The Indian Rupee slipped to an all-time low for the fourth consecutive session on Tuesday, as an India-US trade deal remained elusive.
The rupee slipped to an all-time low of 90.82, eclipsing its previous record low of 90.7875 hit on Monday, due to dollar bids spurred by the likely maturity of positions in the non-deliverable forwards market and persistent FII outflows.
The rupee is Asia’s worst performing currency this year, declining as much as 6% against the US dollar, as steep US tariffs weighed on Indian exports. India is the only major economy without a trade deal with the US.
Rupee impact on India’s stock market
Such has been the rupee slide that it’s now threatening the nascent recovery of India’s $5.2 trillion stock market.
The benchmark NSE Nifty 50 Index retreated about 1.7% from near an all-time high in November, before recovering some losses. In December alone, global funds have withdrawn $1.6 billion from local equities, reversing $1.3 billion of inflows over the prior two months. They also pulled money from local debt.
Clearly, the steepest US tariffs in Asia have weighed on sentiment as traders await a India-US trade deal.

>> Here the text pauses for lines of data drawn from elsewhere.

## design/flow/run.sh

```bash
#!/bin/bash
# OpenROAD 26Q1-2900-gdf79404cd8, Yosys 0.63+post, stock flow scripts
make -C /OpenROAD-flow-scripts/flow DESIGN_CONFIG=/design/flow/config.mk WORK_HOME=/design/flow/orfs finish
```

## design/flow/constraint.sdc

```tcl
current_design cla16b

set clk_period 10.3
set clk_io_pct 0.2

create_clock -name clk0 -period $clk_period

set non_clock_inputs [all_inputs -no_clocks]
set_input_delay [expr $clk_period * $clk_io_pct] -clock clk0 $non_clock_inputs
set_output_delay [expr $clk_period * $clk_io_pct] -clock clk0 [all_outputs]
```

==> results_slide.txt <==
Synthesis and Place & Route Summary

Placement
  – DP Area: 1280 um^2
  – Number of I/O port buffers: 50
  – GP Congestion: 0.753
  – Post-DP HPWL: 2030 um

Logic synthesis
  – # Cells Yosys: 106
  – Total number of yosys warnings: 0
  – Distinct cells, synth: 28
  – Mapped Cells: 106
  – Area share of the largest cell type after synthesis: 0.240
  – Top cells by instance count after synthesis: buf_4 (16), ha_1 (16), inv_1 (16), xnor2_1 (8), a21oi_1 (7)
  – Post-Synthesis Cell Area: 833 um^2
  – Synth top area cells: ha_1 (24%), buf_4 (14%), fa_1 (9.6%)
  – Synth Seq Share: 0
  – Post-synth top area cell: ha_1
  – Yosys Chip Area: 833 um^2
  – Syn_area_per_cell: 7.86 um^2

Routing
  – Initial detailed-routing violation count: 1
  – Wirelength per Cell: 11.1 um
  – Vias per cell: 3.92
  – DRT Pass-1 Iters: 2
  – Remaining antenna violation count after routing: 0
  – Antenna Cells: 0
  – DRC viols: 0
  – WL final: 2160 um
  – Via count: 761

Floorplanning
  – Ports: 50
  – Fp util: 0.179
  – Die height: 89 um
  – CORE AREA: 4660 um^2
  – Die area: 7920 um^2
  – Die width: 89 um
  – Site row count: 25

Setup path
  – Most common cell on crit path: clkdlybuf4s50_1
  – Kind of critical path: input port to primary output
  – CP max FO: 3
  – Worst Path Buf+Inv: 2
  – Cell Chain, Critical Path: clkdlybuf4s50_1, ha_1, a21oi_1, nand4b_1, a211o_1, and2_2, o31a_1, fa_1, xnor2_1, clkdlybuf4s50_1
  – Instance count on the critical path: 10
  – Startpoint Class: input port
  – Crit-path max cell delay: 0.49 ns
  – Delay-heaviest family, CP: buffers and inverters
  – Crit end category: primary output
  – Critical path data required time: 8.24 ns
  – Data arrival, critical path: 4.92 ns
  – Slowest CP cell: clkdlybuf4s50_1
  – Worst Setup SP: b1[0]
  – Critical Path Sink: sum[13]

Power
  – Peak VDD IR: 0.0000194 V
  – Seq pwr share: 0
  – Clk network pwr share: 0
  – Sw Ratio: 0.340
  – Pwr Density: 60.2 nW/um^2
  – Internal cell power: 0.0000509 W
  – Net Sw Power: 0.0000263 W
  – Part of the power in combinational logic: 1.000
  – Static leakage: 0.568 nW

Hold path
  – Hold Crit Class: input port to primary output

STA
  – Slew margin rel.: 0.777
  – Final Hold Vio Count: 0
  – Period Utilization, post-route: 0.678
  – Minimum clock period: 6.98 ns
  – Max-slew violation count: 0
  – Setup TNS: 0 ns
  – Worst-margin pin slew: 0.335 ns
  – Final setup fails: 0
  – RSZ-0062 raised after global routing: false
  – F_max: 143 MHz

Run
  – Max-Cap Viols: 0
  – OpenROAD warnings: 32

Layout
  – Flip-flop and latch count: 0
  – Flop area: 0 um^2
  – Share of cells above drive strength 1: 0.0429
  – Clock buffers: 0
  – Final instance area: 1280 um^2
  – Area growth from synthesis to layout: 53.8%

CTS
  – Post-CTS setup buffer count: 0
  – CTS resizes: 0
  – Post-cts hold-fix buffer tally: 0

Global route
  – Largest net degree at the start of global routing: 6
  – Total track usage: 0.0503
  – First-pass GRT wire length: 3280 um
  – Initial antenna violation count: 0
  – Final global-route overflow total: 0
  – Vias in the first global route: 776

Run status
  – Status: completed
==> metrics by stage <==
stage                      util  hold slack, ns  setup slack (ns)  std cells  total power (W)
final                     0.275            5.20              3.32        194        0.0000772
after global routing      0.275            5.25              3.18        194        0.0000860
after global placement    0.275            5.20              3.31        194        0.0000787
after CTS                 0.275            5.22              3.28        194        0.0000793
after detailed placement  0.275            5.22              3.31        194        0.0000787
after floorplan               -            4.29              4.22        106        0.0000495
--- flow/run.sh ---
#!/bin/bash
# OpenROAD 26Q1-2900-gdf79404cd8, Yosys 0.63+post, stock flow scripts
make -C /OpenROAD-flow-scripts/flow DESIGN_CONFIG=/design/flow/config.mk WORK_HOME=/design/flow/orfs finish
--- flow/config.mk ---
export PLATFORM = sky130hd
export DESIGN_NAME = alu
export DESIGN_NICKNAME = alu
export VERILOG_FILES = /design/flow/design.v
export SDC_FILE = /design/flow/constraint.sdc
export NUM_CORES = 4
export LEC_CHECK = 1
export CORE_UTILIZATION = 50
--- flow/constraint.sdc ---
current_design alu

set clk_period 71.0
set clk_io_pct 0.2

create_clock -name clk0 -period $clk_period

set non_clock_inputs [all_inputs -no_clocks]
set_input_delay [expr $clk_period * $clk_io_pct] -clock clk0 $non_clock_inputs
set_output_delay [expr $clk_period * $clk_io_pct] -clock clk0 [all_outputs]
--- flow/design.v ---
module add(input[15:0] a,b, output[15:0] out, output overflow);
	bit16adder a1(a, b, 0, out, overflow);
endmodule
module alu(input[15:0] a,b,input[1:0] sel, output[15:0] out4559, output overflow);
	wire[15:0] addout,subout,mulout,divout;
	wire addof,subof,mulof,divof;
	add a1(a,b,addout,addof);
	sub s1(a,b,subout,subof);
	mul m1(a,b,mulout,mulof);
	div d1(a,b,divout,divof);
	mux41 mux1(addout,subout,mulout,divout,sel,out4559);
	bit1mux41 mux2(addof,~subof,mulof,divof,sel,overflow);
endmodule
module bit16adder(input[15:0] a, b,input c_in, output[15:0] sum, output c_out);
	wire c1,c2,c3;
	bit4adder a0(a[3:0],b[3:0],c_in,sum[3:0],c1);
	bit4adder a1(a[7:4],b[7:4],c1,sum[7:4],c2);
	bit4adder a2(a[11:8],b[11:8],c2,sum[11:8],c3);
	bit4adder a3(a[15:12],b[15:12],c3,sum[15:12],c_out);
endmodule	
module bit1fulladder(input a,b,c_in, output sum, c_out);
	wire s1,s2,c1;
	and a1(c1,a,b), a2(s2,s1,c_in);
	xor x1(s1,a,b), x2(sum,s1,c_in), x3(c_out,s2,c1);
endmodule
module bit1mux41(a,b,c,d,sel,y);
	input a,b,c,d;
	input [1:0] sel;
	output reg y;
	always@(*) begin
		case(sel)
		2'b00: y=a;
		2'b01: y=b;
		2'b10: y=c;
		2'b11: y=d;
		endcase
	end
endmodule
module bit4adder(input[3:0] a, b,input c_in, output[3:0] sum, output c_out);
	wire c1,c2,c3;
	bit1fulladder a0(a[0],b[0],c_in,sum[0],c1);
	bit1fulladder a1(a[1],b[1],c1,sum[1],c2);
	bit1fulladder a2(a[2],b[2],c2,sum[2],c3);
	bit1fulladder a3(a[3],b[3],c3,sum[3],c_out);
endmodule	
module div(input[15:0] a,b, output reg[15:0] out, output reg overflow);
	reg[31:0] R;
	always@(a,b)begin
		R = 0;
		R = a;
		if(a<b)begin
			out = 0;
			overflow = 1;
		end
		else begin
			repeat(16) begin
				R = R<<1;
				if(R[31:16]>=b) begin
					R[0] = 1;
					R[31:16] = R[31:16]-b;
				end
			end
			out = R[15:0];
			overflow = 0;
		end
	end
endmodule
module mul(input[15:0] a,b, output[15:0] out, output overflow);
	wire[15:0] a0,a1,a2,a3,a4,a5,a6,a7,a8,a9,a10,a11,a12,a13,a14,a15;
	wire[15:0] o1,o2,o3,o4,o5,o6,o7,o8,o9,o10,o11,o12,o13,o14;
	wire c1,c2,c3,c4,c5,c6,c7,c8,c9,c10,c11,c12,c13,c14,c15;
	wire r1,r2,r3,r4,r5,r6,r7,r8,r9,r10,r11,r12,r13,r14,r16,r17,r18,r19,r20,r21,r22,r23,r24,r25,r26,r27,r28;
	multiandgate u0(a,b[0],a0);
	multiandgate u1(a,b[1],a1);
	multiandgate u2(a,b[2],a2);
	multiandgate u3(a,b[3],a3);
	multiandgate u4(a,b[4],a4);
	multiandgate u5(a,b[5],a5);
	multiandgate u6(a,b[6],a6);
	multiandgate u7(a,b[7],a7);
	multiandgate u8(a,b[8],a8);
	multiandgate u9(a,b[9],a9);
	multiandgate u10(a,b[10],a10);
	multiandgate u11(a,b[11],a11);
	multiandgate u12(a,b[12],a12);
	multiandgate u13(a,b[13],a13);
	multiandgate u14(a,b[14],a14);
	multiandgate u15(a,b[15],a15);
	bit16adder add0(a0, a1<<1, 0, o1, c1);
	bit16adder add1(o1, a2<<2, 0, o2, c2);
	bit16adder add2(o2, a3<<3, 0, o3, c3);
	bit16adder add3(o3, a4<<4, 0, o4, c4);
	bit16adder add4(o4, a5<<5, 0, o5, c5);
	bit16adder add5(o5, a6<<6, 0, o6, c6);
	bit16adder add6(o6, a7<<7, 0, o7, c7);
	bit16adder add7(o7, a8<<8, 0, o8, c8);
	bit16adder add8(o8, a9<<9, 0, o9, c9);
	bit16adder add9(o9, a10<<10, 0, o10, c10);
	bit16adder add10(o10, a11<<11, 0, o11, c11);
	bit16adder add11(o11, a12<<12, 0, o12, c12);
	bit16adder add12(o12, a13<<13, 0, o13, c13);
	bit16adder add13(o13, a14<<14, 0, o14, c14);
	bit16adder add14(o14, a15<<15, 0, out, c15);
	or or1(r1,|(a15>>1),|(a14>>2));
	or or2(r2,r1,|(a13>>3));
	or or3(r3,r2,|(a12>>4));
	or or4(r4,r3,|(a11>>5));
	or or5(r5,r4,|(a10>>6));
	or or6(r6,r5,|(a9>>7));
	or or7(r7,r6,|(a8>>8));
	or or8(r8,r7,|(a7>>9));
	or or9(r9,r8,|(a6>>10));
	or or10(r10,r9,|(a5>>11));
	or or11(r11,r10,|(a4>>12));
	or or12(r12,r11,|(a3>>13));
	or or13(r13,r12,|(a2>>14));
	or or14(r14,r13,|(a1>>15));
	or or15(r15,r14,c1);
	or or16(r16,r15,c2);
	or or17(r17,r16,c3);
	or or18(r18,r17,c4);
	or or19(r19,r18,c5);
	or or20(r20,r19,c6);
	or or21(r21,r20,c7);
	or or22(r22,r21,c8);
	or or23(r23,r22,c9);
	or or24(r24,r23,c10);
	or or25(r25,r24,c11);
	or or26(r26,r25,c12);
	or or27(r27,r26,c13);
	or or28(r28,r27,c14);
	or or29(overflow,r28,c15);
endmodule
module multiandgate(input[15:0] a,input b, output[15:0] y);
	and a0(y[0],a[0],b);
	and a1(y[1],a[1],b);
	and a2(y[2],a[2],b);
	and a3(y[3],a[3],b);
	and a4(y[4],a[4],b);
	and a5(y[5],a[5],b);
	and a6(y[6],a[6],b);
	and a7(y[7],a[7],b);
	and a8(y[8],a[8],b);
	and a9(y[9],a[9],b);
	and a10(y[10],a[10],b);
	and a11(y[11],a[11],b);
	and a12(y[12],a[12],b);
	and a13(y[13],a[13],b);
	and a14(y[14],a[14],b);
	and a15(y[15],a[15],b);
endmodule
module mux41(a,b,c,d,sel,y);
	input [15:0] a,b,c,d;
	input [1:0] sel;
	output reg [15:0] y;
	always@(*) begin
		case(sel)
		2'b00: y=a;
		2'b01: y=b;
		2'b10: y=c;
		2'b11: y=d;
		endcase
	end
endmodule
module sub(input[15:0] a,b, output[15:0] out, output overflow);
	bit16adder a1(a, ~b, 1, out, overflow);
endmodule
==> run_results.csv <==
group,metric,value,unit
status,status,"completed",
final_layout,final-seq-area,0,um2
global_route,grt_pass1_wl,99600,um
placed_design,io_buffers,51,
clocking,cts_setup_buffers,0,
sta,finalSetupViolCount,0,
sta,setup_tns,0,ns
min_path,hp-class,"in2out",
routing,n_antenna_cell,0,
die,die_w,193,um
final_layout,utilization,0.544,
final_layout,clock_buffers,0,
worst_setup_path,end_kind,"output pin",
synth,ys_area,18200,um2
synth,syn_inst,2416,
sta,rsz0062_at_grt,"no",
worst_setup_path,path_common_cell,"ha_1",
placed_design,place_ws,4.81,ns
sta,worst_pin_slew,0.915,ns
die,die_y,193,um
worst_setup_path,cp-start-kind,"input port",
synth,yosys.stat.seqShare,0,
routing,first_pass_iters,27,
routing,viasPerCell,6.27,
worst_setup_path,crit_type,"in2out",
placed_design,gp_congestion,0.997,
synth,topCellsByArea,"ha_1 21%, fa_1 16%, nor2_1 5.3%",
global_route,overflow,0,
die,chip_area,37300,um2
die,floorplan.rows,69,
die,core_area,35700,um2
worst_setup_path,cpPeakStageDelay,0.73,ns
die,floorplanUtilization,0.510,
sta,finalCriticalPeriod,66.92,ns
synth,top_cell_area_share,0.206,
job,tool_warnings,63,
routing,ant_nets,0,
worst_setup_path,arrival,52.72,ns
worst_setup_path,crit_path_max_fanout,27,
routing,drc,0,
global_route,grt_pass1_vias,17500,
final_layout,most-common-layout-cells,"301 x ha_1, 260 x nor2_1, 215 x nand2_1",
worst_setup_path,worst-endpoint-required,56.80,ns
final_layout,flops,0,
worst_setup_path,critPathSlowestCell,"nor2_1",
final_layout,area_growth,6.68,%
routing,num_vias,18300,
synth,yosysUniqueCellTypes,92,
final_layout,drive_gt1_frac,0.0594,
sta,period_used_share,0.942,
sta,fmax,14.9,MHz
sta,hold_violations,0,
sta,worst_slack,4.08,ns
synth,yosysWarnings,21,
min_path,whs_path_depth,4,
global_route,grt_start_max_net_pins,32,
min_path,holdPathEnd,"overflow",
global_route,grtUsageTotal,0.366,
placed_design,post-dp-hpwl,51000,um
clocking,hold_buffers,0,
final_layout,final_common_cell,"ha_1",
routing,wirelength,65000,um
min_path,min_from,"sel[0]",
synth,largest_area_cell,"ha_1",
sta,finalMaxSlewViolations,0,
global_route,antenna_found_initial,0,
job,maxCapViolations,0,
clocking,ctsResizeCount,0,
synth,avgSynthCellArea,7.55,um2
die,io_pins,51,
routing,post_drt_wl_per_cell,22.3,um
synth,ys_cells,2416,
synth,synth_area,18200,um2
sta,slew_headroom,0.388,
routing,drtIter0Drc,1040,
routing by layer:
| layer | vias up | GRT usage | share of wire |
|---|---|---|---|
| met5 | - | 0 | 0 |
| met4 | 0 | 0.110 | 0.037 |
| met3 | 138 | 0.0896 | 0.080 |
| met2 | 640 | 0.593 | 0.46 |
| li1 | 8816 | - | - |
| met1 | 8692 | 0.489 | 0.42 |
cell type report:
class	instances	area (um2)
multi-input cells	2165	17300
fillers	3441	16300
inverters	193	724
repair buffers	98	853
well taps	461	577
cell usage after synthesis, types with 27 or more instances:
cell type    n
or3_1       34
o21a_1      71
nor3_1      71
o211ai_1    27
mux2_2      31
inv_1      182
xnor2_1     94
nand4_1     41
xor2_1      59
nand3_1     29
nand2_1    215
nor2_1     260
fa_1       149
a31oi_1     28
o21ai_0    134
a21oi_1    154
nand2b_1    37
clkbuf_1    35
nor2b_1     33
a21o_1      67
ha_1       301
how the worst max path moves through the flow:
stage / start / endpoint / slack, ns / depth (start not counted)
CTS: a[15] / out4559[0] / 4.62 / 139
global route: a[15] / out4559[0] / 1.65 / 142
finish: a[15] / out4559[0] / 4.08 / 140
stage by stage:
stage | std cells | hold WS, ns | cell area [um2]
finish | 2917 | 29.60 | 19500
global route | 2917 | 29.66 | 19500
floorplan | 2416 | 28.43 | 18200
global placement | 2917 | 29.59 | 19500
CTS | 2917 | 29.60 | 19500
detailed placement | 2917 | 29.59 | 19500
critical path: cells and delay by family:
kind	cells	cell delay, ns
AOI/OAI and AO/OA	68	18.68
and+or+nand+nor	35	9.03
muxes	2	0.75
buffers and inverters	17	4.11
adders and majority gates	17	5.66
xor gates and xnor gates	1	0.14
kinds of logic (layout without fill, tap and decap cells):
group	after synthesis	after routing	synth area share
AND/OR/NAND/NOR	801	801	0.205
AND-OR/OR-AND	703	703	0.264
adder cells (fa/ha/maj)	450	450	0.370
buffers and inverters	251	291	0.0531
multiplexers	58	58	0.0347
XOR/XNOR	153	153	0.0735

“Foreign investors have continued to pare exposure to Indian equities and debt, resulting in steady dollar outflows,” Akshat Garg, head of research at Choice Wealth, told Bloomberg News. There is “growing pressure on the currency amid a combination of global uncertainty and India-specific capital flow challenges.”
Stocks to buy amid a Rupee slide
A weaker rupee does benefit companies that earn a large share of revenue overseas, particularly technology exporters. The Nifty IT index has climbed about 14% since the end of September, coinciding with the period in which rupee losses deepened.
Equities face muted returns as weaker rupee, range-bound government bond yields, and modest earnings growth “favour selective sectoral exposure”, said Dhananjay Sinha, head of research at Systematix Shares and Stocks Ltd.
A sliding rupee benefits tech, pharmaceutical and metal stocks, but hurts banks, energy producers and infrastructure companies, Sinha wrote.